Monday, June 03, 2013

Entonces lo supe. Él me estaba mirando ahí parado y depié, que en algún sitio son la misma cosa. Quieto y parado y callado y mirándome. Y yo sabiéndolo sin querer. Sin saber quererlo.

Él me miraba y era de noche, o era un bar de esos en los que siempre es de noche, con grasa en las paredes, alcohol en el aire y luz mortecina. Olía a calamares y yo no podía parar de pensar que aquél no era un sitio donde una mirada pudiera descifrar tu futuro. Pero sí. Olía a calamares, estábamos borrachos y había un señor tripudo sentado a nuestro lado, y más allá, junto a la puerta, un perro viejo tumbado, no había moscas porque aquel año no tuvo verano. Él me miraba, yo lo sabía y cada vez me sentía más atrapada en una felicidad que no era la mía. Y mi risa nerviosa y el camarero "¿otra, pareja?" y tanta felicidad abalanzándose sobre mí de golpe y entonces yo en silencio. Mirándolo. Quieta, la banqueta en equilibrio.

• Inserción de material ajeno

$ cat src/rtl/se_cla_acc_pkg.sv
// Shared types and constants for the bit-serial signed accumulator.
// Holds the FSM state enumeration, default widths and the counter-width helper.
package se_cla_acc_pkg;

    localparam int DEF_IN_W  = 27;
    localparam int DEF_ACC_W = 51;
    localparam int DEF_NBITS = 8;

    typedef enum logic [1:0] {
        IDLE  = 2'd0,
        ACCUM = 2'd1,
        DONE  = 2'd2
    } state_t;

    // The counter must be able to hold every beat index 0..NBITS.
    function automatic int cnt_width(input int nbits);
        return $clog2(nbits + 1);
    endfunction

endpackage

$ cat src/rtl/se_cla_add.sv
// ACC_W-bit adder/subtractor: sum = a +/- (sext(b) << shamt), wrapping modulo 2^ACC_W.
// The second operand is sign-extended from IN_W bits before the shift.
module se_cla_add #(
    parameter int ACC_W = 51,
    parameter int IN_W  = 27,
    parameter int SH_W  = 4
) (
    input  logic [ACC_W-1:0] a,
    input  logic [IN_W-1:0]  b,
    input  logic [SH_W-1:0]  shamt,
    input  logic             sub,
    output logic [ACC_W-1:0] sum
);

    logic [ACC_W-1:0] b_ext;
    logic [ACC_W-1:0] b_sh;
    logic [ACC_W-1:0] b_op;

    assign b_ext = {{(ACC_W-IN_W){b[IN_W-1]}}, b};
    assign b_sh  = b_ext << shamt;

    // Subtraction as a + ~x + 1, folding the +1 into the carry-in.
    assign b_op  = sub ? ~b_sh : b_sh;
    assign sum   = a + b_op + {{(ACC_W-1){1'b0}}, sub};

endmodule

$ cat src/rtl/se_cla_acc.sv
// Bit-serial signed accumulator: one partial sum per input bit position, LSB first,
// weighted by 2^k and added to a bias; the MSB beat is subtracted for signed inputs.
module se_cla_acc
    import se_cla_acc_pkg::*;
#(
    parameter int IN_W      = DEF_IN_W,
    parameter int ACC_W     = DEF_ACC_W,
    parameter int NBITS     = DEF_NBITS,
    parameter int SIGNED_IN = 1
) (
    input  logic             clk,
    input  logic             rst,
    input  logic             clr,
    input  logic             in_valid,
    output logic             in_ready,
    input  logic [IN_W-1:0]  in_psum,
    input  logic [ACC_W-1:0] in_bias,
    output logic             out_valid,
    input  logic             out_ready,
    output logic [ACC_W-1:0] out_sum,
    output logic             busy
);

    localparam int               CNT_W = cnt_width(NBITS);
    localparam logic [CNT_W-1:0] LAST  = CNT_W'(NBITS - 1);

    state_t           state, state_n;
    logic [CNT_W-1:0] cnt, cnt_n;
    logic [ACC_W-1:0] acc, acc_n;

    logic             accept;
    logic             first_beat;
    logic [CNT_W-1:0] k;
    logic             sub;
    logic [ACC_W-1:0] add_a;
    logic [ACC_W-1:0] add_sum;

    assign in_ready   = (state == DONE) ? out_ready : 1'b1;
    assign accept     = in_valid && in_ready;

    // Any beat accepted outside ACCUM starts a new run: bias is loaded, not added.
    assign first_beat = (state != ACCUM);
    assign k          = first_beat ? '0 : cnt;
    assign add_a      = first_beat ? in_bias : acc;
    assign sub        = (SIGNED_IN != 0) && (k == LAST);

    se_cla_add #(
        .ACC_W (ACC_W),
        .IN_W  (IN_W),
        .SH_W  (CNT_W)
    ) u_add (
        .a     (add_a),
        .b     (in_psum),
        .shamt (k),
        .sub   (sub),
        .sum   (add_sum)
    );

    always_comb begin
        state_n = state;
        cnt_n   = cnt;
        acc_n   = acc;
        if (accept) begin
            acc_n = add_sum;
            if (k == LAST) begin
                state_n = DONE;
                cnt_n   = '0;
            end else begin
                state_n = ACCUM;
                cnt_n   = k + CNT_W'(1);
            end
        end else if (state == DONE && out_ready) begin
            state_n = IDLE;
        end
    end

    // NOTE: state registers use non-blocking assignments so every flop samples pre-edge values.
    always_ff @(posedge clk) begin
        if (rst) begin
            state <= IDLE;
            cnt   <= '0;
            acc   <= '0;
        end else if (clr) begin
            state <= IDLE;
            cnt   <= '0;
        end else begin
            state <= state_n;
            cnt   <= cnt_n;
            acc   <= acc_n;
        end
    end

    assign out_valid = (state == DONE);
    assign busy      = (state != IDLE);
    assign out_sum   = acc;

endmodule

$ cat config.mk
export PLATFORM = sky130hd
export DESIGN_NAME = se_cla_acc
export DESIGN_NICKNAME = d
export VERILOG_FILES = /design/src/rtl/se_cla_acc_pkg.sv /design/src/rtl/se_cla_add.sv /design/src/rtl/se_cla_acc.sv
export SDC_FILE = /design/constraint.sdc
export NUM_CORES = 1
export LEC_CHECK = 0
export ABC_AREA = 1
export CORE_AREA = 8 8 130 132
export DETAILED_ROUTE_END_ITERATION = 10
export DIE_AREA = 0 0 138 140
export GPL_TIMING_DRIVEN = 1
export PLACE_DENSITY = 0.81
export SYNTH_ARGS = -nofsm -noshare
export SYNTH_HDL_FRONTEND = slang
export SYNTH_SLANG_ARGS = --single-unit
$ cat constraint.sdc
create_clock -name clk -period 3.6 [get_ports clk]
set_input_delay 0.9 -clock clk [delete_from_list [all_inputs] [get_ports clk]]
set_output_delay 0.9 -clock clk [all_outputs]
set_load 0.01 [all_outputs]
==> results of run 1 <==
what timing repair did:
item                       4_1_cts
setup endpoints to repair       39
cloned                           2
resized for setup              233
pin swaps                      100
setup buffers                   40
logic make-up after synthesis:
family	synth area share
multiplexers	0.00125
XOR/XNOR	0.0317
AO/OA/AOI/OAI	0.277
AND/OR/NAND/NOR	0.327
flip-flops	0.142
adder cells (fa/ha/maj)	0.0869
buffers and inverters	0.134
through the flow:
| step | setup WS [ns] | area, µm² | hold WS, ns | utilization | setup TNS, ns |
|---|---|---|---|---|---|
| after CTS | -0.0591 | 12600 | 0.480 | 0.847 | -0.225 |
| after global placement | -0.808 | 11300 | 0.447 | 0.759 | -22.82 |
| after detailed placement | -0.821 | 11300 | 0.470 | 0.759 | -24.71 |
| after floorplan | 0.268 | 8010 | 0.432 | - | 0 |
per-layer routing:
metal | global-route usage | GRT overflow
met1 | 0.689 | 0
met2 | 0.873 | 49
met3 | 0.609 | 0
met4 | 0.717 | 25
met5 | 0.254 | 0
cells in the mapped netlist (4+ instances only):
library cell / n
o21ai_0: 129
buf_6: 4
a21o_1: 10
o21ai_1: 56
nand4_1: 4
nor3_1: 15
o211ai_1: 11
inv_2: 11
inv_1: 205
o22ai_1: 5
nand3_1: 52
xnor2_1: 8
a211oi_1: 11
dfxtp_1: 57
buf_2: 9
nand2_1: 408
nor2_1: 141
buf_1: 5
a21oi_1: 131
ha_1: 54
a31oi_1: 11
nand2_2: 6
clkbuf_1: 30
o21bai_1: 14
o21ai_2: 6
xor2_1: 21
==> results.cfg, run 1 <==
[yosys]
synth_edf_count = 0
yosys_register_bits = 57
synth.avg_cell_area_um2 = 5.50
synth_area_leaders = nand2_1 (19%), dfxtp_1 (14%), inv_1 (9.6%)
yosysTopAreaCell = nand2_1
synth_top_cell_area_share = 0.191
netlist_area_um2 = 8010
synth_cell_types = 51
syn_nets = 1594
ys_seq_area_frac = 0.143
yosysWarnings = 0
syn_inst = 1456
synth_ff_type = dfxtp_1
synthArstFlopShare = 0

[die]
dieHeight_um = 140
die_w_um = 138
start_util = 0.539
top_level_ports = 137
rows = 45

[timing]
crit_endpoint = out_sum[40]$_SDFFE_PP0P_/D
worstEndpointType = sequential cell input

[clock_tree]
clkSinkCount = 57
cts_buffer_depth = 2
root_buffer = clkbuf_16
h-tree-depth = 3
cts-buffers-inserted = 9
ctsHoldBuffers = 0

[placement]
place_hpwl_um = 27600
place.gp.congestion = 1.05
portBuffers = 136
place_inst = 1977

[global_route]
grt_max_degree = 53
grt_usage = 0.715
gr-total-overflow = 74

[outcome]
firstError = [ERROR GRT-0232] Routing congestion too high. Check the congestion heatmap in the GUI.
stop_stage = global routing
status = did not finish
==> run 2, diff against run 1 <==
--- a/config.mk
+++ b/config.mk
@@ -6,11 +6,11 @@
 export NUM_CORES = 1
 export LEC_CHECK = 0
 export ABC_AREA = 1
-export CORE_AREA = 8 8 130 132
+export CORE_AREA = 8 8 151 153
 export DETAILED_ROUTE_END_ITERATION = 10
-export DIE_AREA = 0 0 138 140
+export DIE_AREA = 0 0 159 161
 export GPL_TIMING_DRIVEN = 1
-export PLACE_DENSITY = 0.81
+export PLACE_DENSITY_LB_ADDON = 0.15
 export SYNTH_ARGS = -nofsm -noshare
 export SYNTH_HDL_FRONTEND = slang
 export SYNTH_SLANG_ARGS = --single-unit
==> run 2 against run 1 <==
The flow now finishes, with violations (setup timing). Synthesized cell count is the same. Area after synthesis is the same.
==> results.cfg, run 2 <==
[outcome]
status = complete, but fails checks
violations = setup timing

[yosys]
synth.avg_cell_area_um2 = 5.50
ys_seq_area_frac = 0.143
yosysMostFrequentCell = nand2_1
netlist_area_um2 = 8010
synth_edf_count = 0
synth_simple_gate_area_frac = 0.327
yosysTopAreaCell = nand2_1
syn_inst = 1456
synth_top_cell_area_share = 0.191
synth_cell_types = 51
syn_nets = 1594
synthAdderAreaFrac = 0.0869
synthMuxAreaShare = 0.00125
synth_ff_type = dfxtp_1
synth_top_family_by_area = simple AND/OR/NAND/NOR gates
synth_compound_area_frac = 0.277
yosysWarnings = 0
yosys_register_bits = 57
synthArstFlopShare = 0
synth_area_leaders = nand2_1 (19%), dfxtp_1 (14%), inv_1 (9.6%)
synth_xor_area_frac = 0.0317
synth_common_cells = nand2_1 (408), inv_1 (205), nor2_1 (141)

[global_route]
grtUsageMet3 = 0.0458
grt_pass1_vias = 10700
antenna_found_initial = 0
grt_usage = 0.267
grt_pass1_wl_um = 55200
top_usage_layer = met2
gr-total-overflow = 0
met1_usage = 0.319
grtUsageMet2 = 0.465
grt_max_degree = 53

[timing]
slew_headroom = 0.463
hold_viol = 0
fmax_mhz = 276
setup_viol = 1
finClkSkew_ns = 0.00656
fin_crit_ns = 3.62
setup_slack_ns = -0.0234
timing.hold.ws_ns = 0.471
maxSlewViolCount = 0
worst_pin_slew_ns = 0.804
final.period_utilization = 1.01
rsz0062_at_grt = yes

[setup_path]
cp_cell_sequence = dlygate4sd2_1, inv_1, o21ai_1, nand2_1, o21ai_2, nand2_1, nand2_1, buf_4, buf_4, a211oi_4, ha_4, nand2_4, buf_6, nor2_4, inv_2, nor2_4, inv_2, nor4_4, buf_4, a21oi_4, o21bai_4, nor2_1, o21bai_1, inv_1
crit_arrival_ns = 3.87
crit_slowest_cell = a211oi_4
cp.required_ns = 3.85
critPathLaunchType = input port
crit_family = buffers and inverters
worstPathBufferInverterCount = 9
crit_fanout = 4
crit_path_max_incr_delay_ns = 0.31
cp-end-kind = flop
critPathKind = in -> reg

[die]
top_level_ports = 137
dieArea_um2 = 25600
start_util = 0.390
rows = 53
die_w_um = 159
dieHeight_um = 161
fp.coreArea_um2 = 20600

[pwr]
powerDensity_nw_per_um2 = 282
p_leak_nw = 6.73
ir_drop_uv = 230

[clock_tree]
cts-buffers-inserted = 9
worstSkewPairLatency_ns = 0.35
ctsHoldBuffers = 0
clkSinkCount = 57
root_buffer = clkbuf_16
h-tree-depth = 3
clk_pin_slew_ns = 0.06
cts_buffer_depth = 2
cts_tree = yes

[routing]
wl_per_cell_um = 16.8
first_pass_iters = 5
wl_um = 36400
antenna_left = 0
drtIter0Drc = 665
drc = 0
via_count = 11100
vias_per_cell = 5.15

[placement]
place.gp.congestion = 0.891
portBuffers = 136
place_hpwl_um = 27900
place_inst = 2086

[final_layout]
mostFrequentLayoutCell = nand2_1
drive_gt1_frac = 0.390
areaGrowthSynthToFinish_pct = 79.0
layout_common_cells = nand2_1 (347), buf_4 (296), inv_1 (172)
largest_reg_flops = 51
num_antenna_cells = 0
fin_nets = 2022
stdcell_count = 2164

[run]
max-cap-violations = 0

[hold_path]
hold_path_class = reg -> reg
-- run 2: cell counts after synthesis --
No cell type changed its count.
-- run 2: what timing repair did --
action	CTS	global route
buffers inserted	32	26
pin swaps	137	80
endpoints found under the setup margin	40	40
gates cloned	0	5
resized for setup	322	230
-- run 2: power by group --
part | switching, mW | internal, mW
combinational | 1.23 | 1.11
sequential | 0.0343 | 0.680
clock | 0.365 | 0.626
-- run 2: layer usage --
layer	wire length, µm	part of all wire
met3	1920	0.053
met5	0	0
met2	17200	0.47
met4	1860	0.051
met1	15400	0.42
-- run 2: cell type report --
cell class	count	area [µm²]
flip-flops and latches	57	1150
fillers	1828	6230
repair inverters	2	17.5
multi-input cells	1128	7610
well taps	275	344
repair buffers	465	4030
inverters	221	857
clock inverters	6	91.3
clock buffers	10	239
-- run 2: metrics by stage --
stage | setup TNS [ns] | utilization | worst slack (ns) | power [mW] | area (µm²)
CTS | 0 | 0.640 | 0.0145 | 3.77 | 13200
detailed placement | -27.79 | 0.562 | -0.956 | 2.51 | 11600
global route | -2.95 | 0.697 | -0.218 | 4.28 | 14300
floorplan | 0 | - | 0.268 | 1.59 | 8010
global placement | -27.74 | 0.562 | -0.928 | 2.50 | 11600
finish | -0.0234 | 0.697 | -0.0234 | 4.05 | 14300
-- run 2: path summary, 6_finish.rpt --
| check | cells after the start | to | start | slack (ns) |
|---|---|---|---|---|
| max | 24 | out_sum[32]$_SDFFE_PP0P_ | in_psum[12] | -0.02 |
| min reg2reg | 2 | cnt[3]$_SDFFE_PP0P_ | cnt[3]$_SDFFE_PP0P_ | 0.47 |
| min | 2 | cnt[3]$_SDFFE_PP0P_ | cnt[3]$_SDFFE_PP0P_ | 0.47 |
| max reg2reg | 26 | out_sum[32]$_SDFFE_PP0P_ | state[1]$_SDFFE_PP0P_ | -0.01 |
-- run 2: worst min-delay path: cells and delay by family, from the launching register on --
| family | cells | cell delay (ns) |
|---|---|---|
| DFF | 1 | 0.33 |
| and+or+nand+nor | 1 | 0.07 |
| AOI/OAI and AO/OA | 1 | 0.03 |
-- run 2: cells by family (layout without fill, tap and decap cells) --
group	Yosys count	after routing
buffers and inverters	271	704
adders and majority gates	55	55
xor gates and xnor gates	29	29
and+or+nand+nor	645	645
AOI/OAI and AO/OA	398	398
DFF	57	57
muxes	1	1
No activity file was read; power rests on OpenSTA's default activity.
==> run 3, diff against run 2 <==
--- a/config.mk
+++ b/config.mk
@@ -6,9 +6,9 @@
 export NUM_CORES = 1
 export LEC_CHECK = 0
 export ABC_AREA = 1
-export CORE_AREA = 8 8 151 153
+export CORE_AREA = 8 8 130 132
 export DETAILED_ROUTE_END_ITERATION = 10
-export DIE_AREA = 0 0 159 161
+export DIE_AREA = 0 0 138 140
 export GPL_TIMING_DRIVEN = 1
 export PLACE_DENSITY_LB_ADDON = 0.15
 export SYNTH_ARGS = -nofsm -noshare
==> run 3 against run 2 <==
Synthesized cell count is the same. Area after synthesis stayed put. The flow now stops in global routing.
==> results.cfg, run 3 <==
[timing]
crit_endpoint = out_sum[50]$_SDFFE_PP0P_/D
worstEndpointType = sequential cell input

[die]
start_util = 0.539
top_level_ports = 137
dieHeight_um = 140
die_w_um = 138
rows = 45

[yosys]
yosysMostFrequentCell = nand2_1
syn_inst = 1456
synth_common_cells = nand2_1 (408), inv_1 (205), nor2_1 (141)
synthArstFlopShare = 0
ys_seq_area_frac = 0.143
netlist_area_um2 = 8010
yosysWarnings = 0
yosys_register_bits = 57
synth_cell_types = 51
synth_top_cell_area_share = 0.191
syn_nets = 1594
synth_ff_type = dfxtp_1
synth_edf_count = 0
yosysTopAreaCell = nand2_1
synth_area_leaders = nand2_1 (19%), dfxtp_1 (14%), inv_1 (9.6%)
synth.avg_cell_area_um2 = 5.50

[global_route]
grt_max_degree = 51
grt_usage = 0.621
gr-total-overflow = 12

[clock_tree]
h-tree-depth = 3
ctsHoldBuffers = 0
root_buffer = clkbuf_16
cts_buffer_depth = 2
cts-buffers-inserted = 9
clkSinkCount = 57

[outcome]
status = did not finish
stop_stage = global routing
firstError = [ERROR GRT-0232] Routing congestion too high. Check the congestion heatmap in the GUI.

[placement]
portBuffers = 136
place_hpwl_um = 27000
place.gp.congestion = 1.02
[run 3: cell counts after synthesis]
Identical to the previous run, type by type.
[run 3: timing repair]
item	CTS
pin swaps	115
hold endpoints to repair	0
setup endpoints to repair	39
gates resized for setup	288
buffers inserted	32
[run 3: through the flow]
step	cells	instance area, µm²	setup WS [ns]	util	hold slack (ns)
floorplan	1456	8010	0.268	-	0.432
global placement	1974	11200	-0.856	0.756	0.444
detailed placement	1974	11200	-0.834	0.756	0.448
CTS	2022	12700	-0.0286	0.855	0.459
[run 3: cell families after synthesis]
family                     after synthesis  share of synthesized area
AOI/OAI and AO/OA                      398                      0.277
xor gates and xnor gates                29                     0.0317
adders and majority gates               55                     0.0869
buffers and inverters                  271                      0.134
DFF                                     57                      0.142
muxes                                    1                    0.00125
and+or+nand+nor                        645                      0.327
[run 3: per-layer routing]
layer	global-route usage	GRT overflow
met5	0.173	0
met4	0.584	4
met3	0.462	0
met2	0.805	8
met1	0.617	0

Todo el laberinto de excusas y mentiras, algunas piadosas, otras sólo mentiras, de planes alternativos y camas vacías en una punta de la ciudad que se llenan en la otra; el laberinto de bares cerrados y calles oscuras y todos los Metros que recorren Madrid un día cualquiera a primera hora de la mañana, conmigo despeinada y tanta gente de bien yendo a trabajar. Todo eso había sido divertido y había sido mi vida. Pero ya no servía para nada.